* [TO DO]:
From the line containing "Clock skew: job" down to the line containing "In synthesized cell" in the records below, reproduce every line exactly, ends included, and omit all others.

* [DATA EXTRACT]:
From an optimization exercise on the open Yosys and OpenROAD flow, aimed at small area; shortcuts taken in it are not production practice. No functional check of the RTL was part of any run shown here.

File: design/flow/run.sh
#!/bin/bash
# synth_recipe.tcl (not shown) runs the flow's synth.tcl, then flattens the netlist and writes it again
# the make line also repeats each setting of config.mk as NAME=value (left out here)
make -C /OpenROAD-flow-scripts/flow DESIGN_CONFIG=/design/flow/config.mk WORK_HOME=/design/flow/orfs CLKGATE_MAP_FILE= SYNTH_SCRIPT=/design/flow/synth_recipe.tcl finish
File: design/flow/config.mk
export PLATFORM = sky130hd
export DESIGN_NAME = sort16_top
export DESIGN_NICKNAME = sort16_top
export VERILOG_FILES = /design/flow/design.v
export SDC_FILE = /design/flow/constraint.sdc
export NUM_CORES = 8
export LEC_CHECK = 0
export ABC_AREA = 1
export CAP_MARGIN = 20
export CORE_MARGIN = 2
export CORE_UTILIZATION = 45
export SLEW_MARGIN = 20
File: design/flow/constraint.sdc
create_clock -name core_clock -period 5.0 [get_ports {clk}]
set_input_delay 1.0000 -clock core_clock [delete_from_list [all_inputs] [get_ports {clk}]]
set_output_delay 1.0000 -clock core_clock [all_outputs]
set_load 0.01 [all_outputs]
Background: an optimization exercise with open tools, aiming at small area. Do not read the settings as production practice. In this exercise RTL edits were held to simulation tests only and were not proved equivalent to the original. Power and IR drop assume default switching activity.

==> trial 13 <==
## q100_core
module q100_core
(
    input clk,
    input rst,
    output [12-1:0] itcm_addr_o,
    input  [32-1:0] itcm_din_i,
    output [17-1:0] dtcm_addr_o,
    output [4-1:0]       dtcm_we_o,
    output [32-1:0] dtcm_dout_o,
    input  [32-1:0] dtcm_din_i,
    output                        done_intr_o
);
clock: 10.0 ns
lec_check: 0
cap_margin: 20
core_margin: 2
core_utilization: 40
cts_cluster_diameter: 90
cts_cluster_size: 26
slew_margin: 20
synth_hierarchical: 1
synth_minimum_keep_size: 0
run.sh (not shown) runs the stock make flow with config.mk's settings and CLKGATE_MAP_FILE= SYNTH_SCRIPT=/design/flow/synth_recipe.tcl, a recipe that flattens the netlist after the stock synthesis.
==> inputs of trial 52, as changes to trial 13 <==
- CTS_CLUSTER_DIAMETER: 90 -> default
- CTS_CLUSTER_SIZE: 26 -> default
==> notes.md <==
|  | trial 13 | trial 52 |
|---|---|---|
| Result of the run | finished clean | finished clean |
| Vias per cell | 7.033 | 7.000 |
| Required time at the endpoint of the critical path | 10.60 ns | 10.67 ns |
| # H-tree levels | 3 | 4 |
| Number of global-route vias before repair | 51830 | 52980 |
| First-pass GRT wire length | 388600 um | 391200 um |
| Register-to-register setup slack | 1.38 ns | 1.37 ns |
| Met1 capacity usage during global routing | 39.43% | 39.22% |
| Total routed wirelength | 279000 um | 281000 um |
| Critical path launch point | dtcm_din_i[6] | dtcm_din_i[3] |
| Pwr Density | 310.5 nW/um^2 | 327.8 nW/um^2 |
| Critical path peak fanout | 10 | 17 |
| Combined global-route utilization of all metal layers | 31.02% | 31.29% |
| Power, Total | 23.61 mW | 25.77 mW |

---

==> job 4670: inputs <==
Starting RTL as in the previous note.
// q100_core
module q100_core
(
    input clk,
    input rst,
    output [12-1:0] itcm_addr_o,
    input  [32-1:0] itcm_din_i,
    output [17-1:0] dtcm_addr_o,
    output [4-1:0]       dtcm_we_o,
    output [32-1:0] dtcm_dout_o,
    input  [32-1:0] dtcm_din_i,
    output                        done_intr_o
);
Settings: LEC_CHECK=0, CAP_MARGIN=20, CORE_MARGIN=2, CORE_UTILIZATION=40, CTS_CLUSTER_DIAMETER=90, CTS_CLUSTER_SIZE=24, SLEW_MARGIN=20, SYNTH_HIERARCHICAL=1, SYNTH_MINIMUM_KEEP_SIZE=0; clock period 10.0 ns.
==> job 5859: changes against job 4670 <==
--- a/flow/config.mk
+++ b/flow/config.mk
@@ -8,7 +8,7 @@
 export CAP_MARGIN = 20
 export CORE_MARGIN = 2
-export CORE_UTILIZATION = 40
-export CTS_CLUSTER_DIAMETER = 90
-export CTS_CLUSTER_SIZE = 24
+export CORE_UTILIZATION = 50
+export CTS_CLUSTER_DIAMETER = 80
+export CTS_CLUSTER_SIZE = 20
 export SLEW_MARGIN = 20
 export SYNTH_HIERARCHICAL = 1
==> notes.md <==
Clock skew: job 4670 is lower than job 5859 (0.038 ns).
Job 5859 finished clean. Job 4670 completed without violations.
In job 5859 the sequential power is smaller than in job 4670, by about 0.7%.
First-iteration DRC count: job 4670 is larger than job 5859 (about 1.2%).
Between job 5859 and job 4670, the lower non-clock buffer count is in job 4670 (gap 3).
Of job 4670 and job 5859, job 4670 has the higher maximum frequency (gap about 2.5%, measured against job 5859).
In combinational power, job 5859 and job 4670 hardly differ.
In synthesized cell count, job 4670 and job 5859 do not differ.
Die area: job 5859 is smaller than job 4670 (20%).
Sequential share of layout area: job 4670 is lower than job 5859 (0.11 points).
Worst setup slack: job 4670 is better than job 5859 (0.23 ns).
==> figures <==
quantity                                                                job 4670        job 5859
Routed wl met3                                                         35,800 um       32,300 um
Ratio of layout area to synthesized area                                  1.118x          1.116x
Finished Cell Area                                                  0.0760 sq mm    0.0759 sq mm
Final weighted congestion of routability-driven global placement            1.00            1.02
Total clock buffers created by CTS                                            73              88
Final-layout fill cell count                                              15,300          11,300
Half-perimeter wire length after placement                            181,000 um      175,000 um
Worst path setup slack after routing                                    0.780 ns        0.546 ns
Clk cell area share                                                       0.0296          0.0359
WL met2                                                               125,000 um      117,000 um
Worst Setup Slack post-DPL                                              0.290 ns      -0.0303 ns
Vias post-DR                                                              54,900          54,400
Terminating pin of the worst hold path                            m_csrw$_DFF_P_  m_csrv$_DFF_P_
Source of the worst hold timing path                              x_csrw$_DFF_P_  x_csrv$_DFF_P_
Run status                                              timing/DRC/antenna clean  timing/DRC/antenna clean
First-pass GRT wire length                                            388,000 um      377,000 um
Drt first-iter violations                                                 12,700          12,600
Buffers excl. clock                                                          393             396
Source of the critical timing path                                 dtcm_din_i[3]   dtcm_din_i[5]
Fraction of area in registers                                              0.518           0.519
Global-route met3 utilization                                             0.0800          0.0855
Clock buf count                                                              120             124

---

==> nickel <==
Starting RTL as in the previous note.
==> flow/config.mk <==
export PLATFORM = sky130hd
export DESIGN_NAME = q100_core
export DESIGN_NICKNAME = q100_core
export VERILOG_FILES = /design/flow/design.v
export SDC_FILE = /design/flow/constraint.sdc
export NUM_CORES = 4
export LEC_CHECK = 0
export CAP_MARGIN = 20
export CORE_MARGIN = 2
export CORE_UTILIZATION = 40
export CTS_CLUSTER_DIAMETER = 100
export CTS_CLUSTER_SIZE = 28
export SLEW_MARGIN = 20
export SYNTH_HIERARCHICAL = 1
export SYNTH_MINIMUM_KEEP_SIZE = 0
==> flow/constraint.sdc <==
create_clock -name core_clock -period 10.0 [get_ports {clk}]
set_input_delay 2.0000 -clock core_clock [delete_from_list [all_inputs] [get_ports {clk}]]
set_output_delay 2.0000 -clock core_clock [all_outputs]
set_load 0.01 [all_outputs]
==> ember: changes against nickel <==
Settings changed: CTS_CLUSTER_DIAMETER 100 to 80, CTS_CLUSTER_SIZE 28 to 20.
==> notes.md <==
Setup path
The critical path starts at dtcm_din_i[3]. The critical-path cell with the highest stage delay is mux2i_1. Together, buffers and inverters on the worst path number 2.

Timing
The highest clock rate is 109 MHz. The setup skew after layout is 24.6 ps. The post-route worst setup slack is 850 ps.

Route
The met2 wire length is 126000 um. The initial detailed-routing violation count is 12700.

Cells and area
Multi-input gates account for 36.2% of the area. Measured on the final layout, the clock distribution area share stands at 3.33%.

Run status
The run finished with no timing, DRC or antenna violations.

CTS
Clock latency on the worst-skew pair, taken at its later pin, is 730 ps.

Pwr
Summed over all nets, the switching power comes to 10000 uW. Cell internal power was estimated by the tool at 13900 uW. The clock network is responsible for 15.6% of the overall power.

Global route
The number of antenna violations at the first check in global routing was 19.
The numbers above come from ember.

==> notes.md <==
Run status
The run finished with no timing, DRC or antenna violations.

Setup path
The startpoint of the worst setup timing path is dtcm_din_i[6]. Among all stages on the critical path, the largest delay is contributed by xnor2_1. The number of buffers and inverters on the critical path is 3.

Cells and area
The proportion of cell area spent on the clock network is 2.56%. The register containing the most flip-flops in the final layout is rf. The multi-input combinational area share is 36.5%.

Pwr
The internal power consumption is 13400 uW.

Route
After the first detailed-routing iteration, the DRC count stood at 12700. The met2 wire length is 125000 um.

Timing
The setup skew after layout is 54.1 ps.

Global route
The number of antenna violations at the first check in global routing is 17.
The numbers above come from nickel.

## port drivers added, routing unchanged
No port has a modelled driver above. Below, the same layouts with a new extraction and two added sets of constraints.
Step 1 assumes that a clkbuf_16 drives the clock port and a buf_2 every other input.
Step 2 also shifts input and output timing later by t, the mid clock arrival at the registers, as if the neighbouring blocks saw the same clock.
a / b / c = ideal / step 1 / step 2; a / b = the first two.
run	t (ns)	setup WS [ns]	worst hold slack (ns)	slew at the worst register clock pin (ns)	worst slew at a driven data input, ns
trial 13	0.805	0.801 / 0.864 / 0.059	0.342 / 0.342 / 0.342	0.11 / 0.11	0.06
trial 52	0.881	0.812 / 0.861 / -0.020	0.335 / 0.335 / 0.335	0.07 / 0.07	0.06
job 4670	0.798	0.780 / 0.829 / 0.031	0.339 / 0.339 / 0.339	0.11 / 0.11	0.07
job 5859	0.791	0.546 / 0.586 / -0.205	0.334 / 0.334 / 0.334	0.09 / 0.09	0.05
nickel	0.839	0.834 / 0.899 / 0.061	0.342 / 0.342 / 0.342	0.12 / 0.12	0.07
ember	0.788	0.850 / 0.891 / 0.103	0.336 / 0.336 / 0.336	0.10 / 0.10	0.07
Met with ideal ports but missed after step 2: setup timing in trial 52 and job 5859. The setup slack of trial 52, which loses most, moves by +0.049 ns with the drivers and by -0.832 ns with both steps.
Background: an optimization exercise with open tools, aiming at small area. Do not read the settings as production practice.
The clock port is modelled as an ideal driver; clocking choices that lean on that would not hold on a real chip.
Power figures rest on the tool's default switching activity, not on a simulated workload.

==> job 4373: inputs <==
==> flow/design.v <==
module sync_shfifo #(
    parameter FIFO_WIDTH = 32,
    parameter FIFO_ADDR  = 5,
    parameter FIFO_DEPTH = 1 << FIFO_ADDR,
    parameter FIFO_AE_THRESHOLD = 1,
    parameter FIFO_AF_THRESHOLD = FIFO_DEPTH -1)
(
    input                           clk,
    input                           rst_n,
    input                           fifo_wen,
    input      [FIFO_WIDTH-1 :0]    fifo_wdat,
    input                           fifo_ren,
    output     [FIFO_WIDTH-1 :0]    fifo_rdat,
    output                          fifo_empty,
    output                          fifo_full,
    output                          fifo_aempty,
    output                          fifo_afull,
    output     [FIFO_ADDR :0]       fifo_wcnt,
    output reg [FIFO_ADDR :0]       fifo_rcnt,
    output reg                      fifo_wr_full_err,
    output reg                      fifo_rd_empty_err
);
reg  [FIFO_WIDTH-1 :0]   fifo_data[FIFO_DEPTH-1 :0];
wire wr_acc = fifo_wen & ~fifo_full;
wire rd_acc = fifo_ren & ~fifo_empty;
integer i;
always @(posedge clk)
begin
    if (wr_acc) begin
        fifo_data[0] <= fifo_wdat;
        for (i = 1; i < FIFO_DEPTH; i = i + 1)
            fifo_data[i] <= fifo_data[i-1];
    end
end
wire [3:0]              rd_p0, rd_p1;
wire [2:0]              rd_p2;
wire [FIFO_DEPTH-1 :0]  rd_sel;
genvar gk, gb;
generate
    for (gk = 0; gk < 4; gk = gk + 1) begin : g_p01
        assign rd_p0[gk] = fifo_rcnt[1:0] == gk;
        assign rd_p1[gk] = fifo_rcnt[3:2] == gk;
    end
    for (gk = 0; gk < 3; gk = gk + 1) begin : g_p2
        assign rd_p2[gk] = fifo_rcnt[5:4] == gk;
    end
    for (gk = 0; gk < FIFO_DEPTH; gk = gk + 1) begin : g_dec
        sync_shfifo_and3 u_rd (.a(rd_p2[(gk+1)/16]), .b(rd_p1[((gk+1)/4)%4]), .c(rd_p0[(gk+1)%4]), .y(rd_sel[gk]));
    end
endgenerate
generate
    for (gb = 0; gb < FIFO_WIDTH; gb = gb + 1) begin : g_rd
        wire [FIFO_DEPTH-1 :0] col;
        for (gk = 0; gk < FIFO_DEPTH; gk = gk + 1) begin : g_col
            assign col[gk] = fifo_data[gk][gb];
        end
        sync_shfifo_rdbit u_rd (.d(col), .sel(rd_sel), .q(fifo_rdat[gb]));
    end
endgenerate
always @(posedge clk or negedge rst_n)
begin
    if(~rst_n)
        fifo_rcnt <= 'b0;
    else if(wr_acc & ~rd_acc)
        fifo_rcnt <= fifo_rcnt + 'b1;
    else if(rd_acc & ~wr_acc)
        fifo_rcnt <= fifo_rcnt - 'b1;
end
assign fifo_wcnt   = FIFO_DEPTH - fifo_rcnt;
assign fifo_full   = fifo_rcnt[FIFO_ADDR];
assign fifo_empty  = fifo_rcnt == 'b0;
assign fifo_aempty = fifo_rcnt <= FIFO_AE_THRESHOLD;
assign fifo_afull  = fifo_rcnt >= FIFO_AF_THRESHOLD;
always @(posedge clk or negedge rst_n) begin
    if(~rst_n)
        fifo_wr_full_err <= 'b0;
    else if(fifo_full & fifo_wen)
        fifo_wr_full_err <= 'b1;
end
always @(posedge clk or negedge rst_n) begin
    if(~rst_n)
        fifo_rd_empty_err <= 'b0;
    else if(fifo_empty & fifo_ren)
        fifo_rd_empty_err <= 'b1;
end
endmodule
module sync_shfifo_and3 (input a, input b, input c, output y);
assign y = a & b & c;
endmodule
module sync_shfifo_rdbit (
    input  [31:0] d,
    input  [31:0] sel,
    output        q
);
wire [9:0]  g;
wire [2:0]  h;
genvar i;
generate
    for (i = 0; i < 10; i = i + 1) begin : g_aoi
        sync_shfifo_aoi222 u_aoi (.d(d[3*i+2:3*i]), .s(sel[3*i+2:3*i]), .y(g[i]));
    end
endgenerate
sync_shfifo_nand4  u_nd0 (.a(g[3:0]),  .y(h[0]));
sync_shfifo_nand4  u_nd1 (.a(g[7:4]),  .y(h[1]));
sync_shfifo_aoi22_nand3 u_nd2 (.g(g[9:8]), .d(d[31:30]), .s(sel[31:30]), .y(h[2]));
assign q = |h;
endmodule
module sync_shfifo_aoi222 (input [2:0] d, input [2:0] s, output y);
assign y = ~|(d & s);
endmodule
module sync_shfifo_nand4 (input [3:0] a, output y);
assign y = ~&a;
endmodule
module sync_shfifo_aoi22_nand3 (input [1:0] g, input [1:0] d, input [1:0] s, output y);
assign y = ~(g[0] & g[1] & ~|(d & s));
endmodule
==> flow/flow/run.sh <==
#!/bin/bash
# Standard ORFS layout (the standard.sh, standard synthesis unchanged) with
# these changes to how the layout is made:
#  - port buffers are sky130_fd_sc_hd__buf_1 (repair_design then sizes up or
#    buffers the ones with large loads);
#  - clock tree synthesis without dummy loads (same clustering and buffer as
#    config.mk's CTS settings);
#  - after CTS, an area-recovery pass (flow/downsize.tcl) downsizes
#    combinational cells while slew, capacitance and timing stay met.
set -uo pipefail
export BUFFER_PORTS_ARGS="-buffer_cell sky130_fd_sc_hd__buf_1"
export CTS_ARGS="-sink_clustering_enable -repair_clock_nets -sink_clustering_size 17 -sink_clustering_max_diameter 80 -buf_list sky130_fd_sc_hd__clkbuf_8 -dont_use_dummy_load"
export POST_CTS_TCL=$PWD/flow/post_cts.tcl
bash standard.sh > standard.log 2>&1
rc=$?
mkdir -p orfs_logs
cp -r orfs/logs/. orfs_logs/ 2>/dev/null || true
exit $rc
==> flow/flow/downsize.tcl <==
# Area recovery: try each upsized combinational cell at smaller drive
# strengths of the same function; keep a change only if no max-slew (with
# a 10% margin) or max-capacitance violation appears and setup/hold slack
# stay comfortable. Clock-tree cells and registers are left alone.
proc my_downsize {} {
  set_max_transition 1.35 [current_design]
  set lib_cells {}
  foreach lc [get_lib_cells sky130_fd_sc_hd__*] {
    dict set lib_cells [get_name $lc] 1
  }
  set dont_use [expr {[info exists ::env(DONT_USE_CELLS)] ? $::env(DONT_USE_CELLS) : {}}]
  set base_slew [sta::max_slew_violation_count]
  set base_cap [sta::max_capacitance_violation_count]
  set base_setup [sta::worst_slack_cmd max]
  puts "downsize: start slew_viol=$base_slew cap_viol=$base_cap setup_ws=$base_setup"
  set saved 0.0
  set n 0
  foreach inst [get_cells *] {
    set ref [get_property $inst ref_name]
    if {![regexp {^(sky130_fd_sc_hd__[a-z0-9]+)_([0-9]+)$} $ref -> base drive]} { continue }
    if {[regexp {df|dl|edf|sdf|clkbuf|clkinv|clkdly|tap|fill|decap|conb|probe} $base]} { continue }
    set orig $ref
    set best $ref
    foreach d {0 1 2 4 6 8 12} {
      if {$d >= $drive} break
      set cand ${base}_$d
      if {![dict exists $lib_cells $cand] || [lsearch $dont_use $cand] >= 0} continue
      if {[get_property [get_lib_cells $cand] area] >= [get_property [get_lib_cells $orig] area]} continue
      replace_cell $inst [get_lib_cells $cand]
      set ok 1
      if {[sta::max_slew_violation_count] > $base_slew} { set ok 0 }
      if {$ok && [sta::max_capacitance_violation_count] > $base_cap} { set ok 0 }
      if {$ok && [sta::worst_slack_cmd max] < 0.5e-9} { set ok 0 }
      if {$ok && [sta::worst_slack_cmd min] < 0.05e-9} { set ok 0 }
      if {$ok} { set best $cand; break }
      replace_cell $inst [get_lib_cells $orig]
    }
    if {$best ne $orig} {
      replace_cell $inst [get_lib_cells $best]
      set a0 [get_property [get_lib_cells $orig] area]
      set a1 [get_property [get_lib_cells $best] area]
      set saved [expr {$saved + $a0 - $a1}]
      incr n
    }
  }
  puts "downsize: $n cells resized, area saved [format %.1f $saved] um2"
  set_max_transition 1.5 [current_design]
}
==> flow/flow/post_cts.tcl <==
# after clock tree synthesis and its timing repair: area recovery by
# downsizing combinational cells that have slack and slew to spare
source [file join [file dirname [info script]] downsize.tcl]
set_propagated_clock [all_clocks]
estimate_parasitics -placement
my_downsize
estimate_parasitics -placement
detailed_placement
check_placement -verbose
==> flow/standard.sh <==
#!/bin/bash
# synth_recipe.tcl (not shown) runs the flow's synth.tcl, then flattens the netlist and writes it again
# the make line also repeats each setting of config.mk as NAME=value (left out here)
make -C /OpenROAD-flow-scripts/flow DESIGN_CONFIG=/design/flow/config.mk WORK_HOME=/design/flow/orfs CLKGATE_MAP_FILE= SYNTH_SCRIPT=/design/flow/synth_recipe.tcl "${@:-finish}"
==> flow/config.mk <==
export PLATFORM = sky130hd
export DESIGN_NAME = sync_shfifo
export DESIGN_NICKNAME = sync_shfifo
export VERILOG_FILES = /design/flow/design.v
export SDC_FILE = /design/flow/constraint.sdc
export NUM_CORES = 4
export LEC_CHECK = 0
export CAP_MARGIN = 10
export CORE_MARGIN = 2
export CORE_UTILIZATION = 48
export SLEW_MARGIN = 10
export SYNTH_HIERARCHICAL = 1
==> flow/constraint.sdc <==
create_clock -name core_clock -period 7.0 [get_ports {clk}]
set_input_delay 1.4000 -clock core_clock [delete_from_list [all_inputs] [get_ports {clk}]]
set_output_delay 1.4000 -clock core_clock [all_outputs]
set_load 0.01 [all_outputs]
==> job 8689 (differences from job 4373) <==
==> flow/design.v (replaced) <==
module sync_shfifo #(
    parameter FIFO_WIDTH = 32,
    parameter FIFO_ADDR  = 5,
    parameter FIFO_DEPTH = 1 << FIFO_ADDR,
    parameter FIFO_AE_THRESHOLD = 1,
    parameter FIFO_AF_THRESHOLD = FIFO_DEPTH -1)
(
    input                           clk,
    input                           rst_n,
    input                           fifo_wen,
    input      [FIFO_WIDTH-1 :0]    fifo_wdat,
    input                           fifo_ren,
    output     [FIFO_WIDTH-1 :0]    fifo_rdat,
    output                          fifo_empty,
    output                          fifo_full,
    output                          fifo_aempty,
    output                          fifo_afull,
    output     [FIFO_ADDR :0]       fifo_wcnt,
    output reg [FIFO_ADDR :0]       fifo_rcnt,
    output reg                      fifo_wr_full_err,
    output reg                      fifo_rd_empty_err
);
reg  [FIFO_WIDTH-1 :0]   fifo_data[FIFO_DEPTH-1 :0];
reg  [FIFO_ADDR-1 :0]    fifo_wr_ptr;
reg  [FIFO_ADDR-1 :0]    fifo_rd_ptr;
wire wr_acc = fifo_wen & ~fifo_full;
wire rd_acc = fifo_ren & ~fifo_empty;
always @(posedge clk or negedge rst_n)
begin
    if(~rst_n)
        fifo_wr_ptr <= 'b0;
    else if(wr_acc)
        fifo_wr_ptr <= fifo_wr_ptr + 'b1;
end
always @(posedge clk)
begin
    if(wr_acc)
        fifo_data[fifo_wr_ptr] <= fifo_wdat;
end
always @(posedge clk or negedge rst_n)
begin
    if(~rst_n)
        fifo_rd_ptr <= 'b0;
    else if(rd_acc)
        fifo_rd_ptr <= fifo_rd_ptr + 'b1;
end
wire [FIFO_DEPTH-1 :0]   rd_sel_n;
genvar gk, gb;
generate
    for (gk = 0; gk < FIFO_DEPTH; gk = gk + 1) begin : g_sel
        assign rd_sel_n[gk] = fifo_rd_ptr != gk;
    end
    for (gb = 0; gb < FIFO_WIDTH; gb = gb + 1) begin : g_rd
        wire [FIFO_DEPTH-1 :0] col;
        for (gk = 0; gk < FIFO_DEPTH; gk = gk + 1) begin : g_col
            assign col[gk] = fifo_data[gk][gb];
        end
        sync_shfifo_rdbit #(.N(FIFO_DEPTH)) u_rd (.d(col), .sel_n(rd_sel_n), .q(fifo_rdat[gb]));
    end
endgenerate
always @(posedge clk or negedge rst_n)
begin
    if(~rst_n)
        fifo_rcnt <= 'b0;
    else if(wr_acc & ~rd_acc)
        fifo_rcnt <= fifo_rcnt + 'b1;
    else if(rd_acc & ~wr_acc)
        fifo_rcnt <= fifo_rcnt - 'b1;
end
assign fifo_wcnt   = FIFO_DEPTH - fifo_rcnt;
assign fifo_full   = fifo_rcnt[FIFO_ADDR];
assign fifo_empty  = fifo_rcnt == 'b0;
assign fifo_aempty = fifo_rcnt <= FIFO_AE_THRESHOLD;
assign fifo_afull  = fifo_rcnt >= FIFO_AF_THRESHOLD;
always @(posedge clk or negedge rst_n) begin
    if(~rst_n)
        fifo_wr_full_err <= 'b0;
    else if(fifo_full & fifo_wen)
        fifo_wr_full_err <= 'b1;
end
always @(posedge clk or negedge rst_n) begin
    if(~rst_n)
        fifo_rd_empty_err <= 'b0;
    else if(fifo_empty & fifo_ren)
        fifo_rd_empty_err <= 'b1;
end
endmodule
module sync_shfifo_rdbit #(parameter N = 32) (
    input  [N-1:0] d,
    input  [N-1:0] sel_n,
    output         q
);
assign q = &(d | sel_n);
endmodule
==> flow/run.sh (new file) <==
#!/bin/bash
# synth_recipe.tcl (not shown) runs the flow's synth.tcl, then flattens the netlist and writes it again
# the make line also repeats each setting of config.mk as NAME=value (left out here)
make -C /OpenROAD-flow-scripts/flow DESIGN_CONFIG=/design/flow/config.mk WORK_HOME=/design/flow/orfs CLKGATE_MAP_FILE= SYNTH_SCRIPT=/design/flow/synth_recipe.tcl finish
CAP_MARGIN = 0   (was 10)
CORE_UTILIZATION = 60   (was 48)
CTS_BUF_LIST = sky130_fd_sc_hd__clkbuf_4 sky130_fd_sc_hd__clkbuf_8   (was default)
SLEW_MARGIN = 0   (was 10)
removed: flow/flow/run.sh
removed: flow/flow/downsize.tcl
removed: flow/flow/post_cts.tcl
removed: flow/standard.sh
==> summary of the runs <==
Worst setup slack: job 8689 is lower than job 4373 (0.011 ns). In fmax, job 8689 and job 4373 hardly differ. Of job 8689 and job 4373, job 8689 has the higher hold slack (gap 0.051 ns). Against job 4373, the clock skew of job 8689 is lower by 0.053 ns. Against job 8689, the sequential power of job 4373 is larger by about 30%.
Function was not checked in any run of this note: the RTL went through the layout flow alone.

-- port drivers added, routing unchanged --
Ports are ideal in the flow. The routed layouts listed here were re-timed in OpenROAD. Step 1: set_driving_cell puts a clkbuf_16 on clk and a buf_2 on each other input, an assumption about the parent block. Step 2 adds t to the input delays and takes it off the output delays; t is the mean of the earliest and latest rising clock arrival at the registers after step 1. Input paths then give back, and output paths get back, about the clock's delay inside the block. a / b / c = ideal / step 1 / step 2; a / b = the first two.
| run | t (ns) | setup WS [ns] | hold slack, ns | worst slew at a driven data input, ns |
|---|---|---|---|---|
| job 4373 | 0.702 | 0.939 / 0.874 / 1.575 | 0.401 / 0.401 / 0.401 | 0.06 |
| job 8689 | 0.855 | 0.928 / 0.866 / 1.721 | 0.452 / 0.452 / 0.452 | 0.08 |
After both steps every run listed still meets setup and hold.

* [SOLUTION TO THIS PROBLEM]:
Clock skew: job 4670 is lower than job 5859 (0.038 ns).
Job 5859 finished clean. Job 4670 completed without violations.
In job 5859 the sequential power is smaller than in job 4670, by about 0.7%.
First-iteration DRC count: job 4670 is larger than job 5859 (about 1.2%).
Between job 5859 and job 4670, the lower non-clock buffer count is in job 4670 (gap 3).
Of job 4670 and job 5859, job 4670 has the higher maximum frequency (gap about 2.5%, measured against job 5859).
In combinational power, job 5859 and job 4670 hardly differ.
In synthesized cell count, job 4670 and job 5859 do not differ.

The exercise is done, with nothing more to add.